Stored items
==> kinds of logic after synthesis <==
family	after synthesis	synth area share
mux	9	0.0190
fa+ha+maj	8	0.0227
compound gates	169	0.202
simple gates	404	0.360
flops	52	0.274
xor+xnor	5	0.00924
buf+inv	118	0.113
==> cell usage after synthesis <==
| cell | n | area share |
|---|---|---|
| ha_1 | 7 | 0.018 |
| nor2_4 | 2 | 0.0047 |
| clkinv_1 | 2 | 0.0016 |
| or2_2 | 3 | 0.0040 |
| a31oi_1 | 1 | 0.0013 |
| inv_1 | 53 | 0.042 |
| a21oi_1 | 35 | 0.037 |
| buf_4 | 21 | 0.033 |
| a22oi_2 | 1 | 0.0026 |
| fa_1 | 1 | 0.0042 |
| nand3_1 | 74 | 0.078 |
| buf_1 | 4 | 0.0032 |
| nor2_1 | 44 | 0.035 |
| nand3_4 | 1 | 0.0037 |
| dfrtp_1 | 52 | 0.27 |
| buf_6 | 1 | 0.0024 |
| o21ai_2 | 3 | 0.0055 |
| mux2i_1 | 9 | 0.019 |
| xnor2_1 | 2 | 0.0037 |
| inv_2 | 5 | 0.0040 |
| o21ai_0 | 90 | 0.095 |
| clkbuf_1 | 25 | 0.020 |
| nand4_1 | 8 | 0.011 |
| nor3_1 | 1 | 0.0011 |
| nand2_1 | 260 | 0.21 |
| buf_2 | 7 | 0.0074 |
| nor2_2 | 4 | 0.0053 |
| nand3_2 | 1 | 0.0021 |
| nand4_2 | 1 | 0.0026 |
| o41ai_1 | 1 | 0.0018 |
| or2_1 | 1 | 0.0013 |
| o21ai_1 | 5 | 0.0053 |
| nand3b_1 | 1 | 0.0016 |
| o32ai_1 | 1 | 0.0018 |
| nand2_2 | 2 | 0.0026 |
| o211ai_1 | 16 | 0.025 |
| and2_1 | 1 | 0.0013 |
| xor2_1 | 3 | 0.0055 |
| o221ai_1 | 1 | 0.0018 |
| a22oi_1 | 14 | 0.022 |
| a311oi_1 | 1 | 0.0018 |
---
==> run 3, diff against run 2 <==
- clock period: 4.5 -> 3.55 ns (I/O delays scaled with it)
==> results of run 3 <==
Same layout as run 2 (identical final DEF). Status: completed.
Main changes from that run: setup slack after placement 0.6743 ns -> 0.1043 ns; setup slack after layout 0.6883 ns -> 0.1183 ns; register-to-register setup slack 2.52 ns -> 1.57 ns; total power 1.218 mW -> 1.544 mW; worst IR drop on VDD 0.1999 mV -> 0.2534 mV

Work instructions:
Above are the records. Copy the lines beginning at the one that has "kinds of logic" and ending with the one that has "52 | 0.27 |", unchanged.

Answer to the problem:
==> kinds of logic after synthesis <==
family	after synthesis	synth area share
mux	9	0.0190
fa+ha+maj	8	0.0227
compound gates	169	0.202
simple gates	404	0.360
flops	52	0.274
xor+xnor	5	0.00924
buf+inv	118	0.113
==> cell usage after synthesis <==
| cell | n | area share |
|---|---|---|
| ha_1 | 7 | 0.018 |
| nor2_4 | 2 | 0.0047 |
| clkinv_1 | 2 | 0.0016 |
| or2_2 | 3 | 0.0040 |
| a31oi_1 | 1 | 0.0013 |
| inv_1 | 53 | 0.042 |
| a21oi_1 | 35 | 0.037 |
| buf_4 | 21 | 0.033 |
| a22oi_2 | 1 | 0.0026 |
| fa_1 | 1 | 0.0042 |
| nand3_1 | 74 | 0.078 |
| buf_1 | 4 | 0.0032 |
| nor2_1 | 44 | 0.035 |
| nand3_4 | 1 | 0.0037 |
| dfrtp_1 | 52 | 0.27 |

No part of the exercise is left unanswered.